深呼吸と鬱症状について

深呼吸と聞くと、どこか「気休め」のように聞こえるかもしれません。しかし、医学的・生物学的な視点で見ると、深呼吸は私たちの脳と神経系に対して、非常に強力な「リセットボタン」として機能します。

うつ症状に悩むとき、体と心に何が起きているのか、そしてなぜ呼吸が助けになるのかを整理しました。


1. 脳と自律神経の「非常事態」を解く

うつ症状や強い不安感があるとき、私たちの体は常に交感神経(戦うか逃げるかの神経)が優位になり、脳が「今は危険だ」という信号を出し続けています。

  • 浅い呼吸: 脳に「今はパニック状態だ」というフィードバックを送ってしまいます。

  • 深い呼吸: 唯一、自分の意思でコントロールできる自律神経のスイッチです。深く息を吐くことで副交感神経を刺激し、脳に「今は安全だ」という信号を強制的に送ることができます。

2. 「今、ここ」に意識を戻す

うつの状態では、意識が「過去の後悔」や「未来への不安」へと飛び火し、思考が止まらなくなることがあります。これを「反芻(はんすう)思考」と呼びます。

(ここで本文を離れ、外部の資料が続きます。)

<file path="config.mk">
export PLATFORM = sky130hd
export DESIGN_NAME = q31_satunit
export DESIGN_NICKNAME = d
export VERILOG_FILES = /design/src/rtl/q31_pkg.sv /design/src/rtl/q31_doubler.sv /design/src/rtl/q31_addsub.sv /design/src/rtl/q31_sticky.sv /design/src/rtl/q31_satunit.sv
export SDC_FILE = /design/constraint.sdc
export NUM_CORES = 1
export LEC_CHECK = 0
export CORE_ASPECT_RATIO = 1.4
export CORE_UTILIZATION = 56
export DETAILED_ROUTE_END_ITERATION = 7
export MAX_ROUTING_LAYER = met4
export PLACE_DENSITY = 0.88
export SLEW_MARGIN = 30
export SYNTH_ARGS = -nofsm -noshare
export SYNTH_HDL_FRONTEND = slang
export SYNTH_HIERARCHICAL = 1
export SYNTH_SLANG_ARGS = --single-unit
</file>
<file path="constraint.sdc">
create_clock -name clk -period 11.8 [get_ports clk]
set_input_delay 2.36 -clock clk [delete_from_list [all_inputs] [get_ports clk]]
set_output_delay 2.36 -clock clk [all_outputs]
set_load 0.02 [all_outputs]
</file>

深呼吸を行う際、空気が鼻を通る感覚や、お腹が膨らむ動きに集中すると、散らばっていた意識が**「今、この瞬間」**の体に引き戻されます。これはマインドフルネスの基本であり、脳の疲れを軽減する効果があります。

3. セロトニンと脳の血流

一定のリズムで深い呼吸を繰り返すことは、心の安定に欠かせない脳内物質**「セロトニン」**の分泌を活性化させると言われています。また、酸素が脳に十分に行き渡ることで、重苦しかった思考に少しだけ隙間が生まれます。


効果的な「4-4-8呼吸法」のヒント

うつ症状が重いときは、難しいことを考えるのも億劫(おっくう)なものです。まずはこれだけを試してみてください。

  1. 4秒かけて、鼻からゆっくり息を吸う。

  2. 4秒間、息を止める。

  3. 8秒かけて、口から細く長く、ため息をつくように吐き出す。

ポイント: 「吸う」ことよりも「吐き切る」ことに意識を向けてください。体の中の淀んだ空気をすべて出し切るイメージです。


深呼吸は、うつ症状を劇的に「治す」魔法ではありません。しかし、荒れ狂う心の波を少しだけ静め、**「今はとりあえず、息をしているだけで大丈夫」**と思える時間を作ってくれます。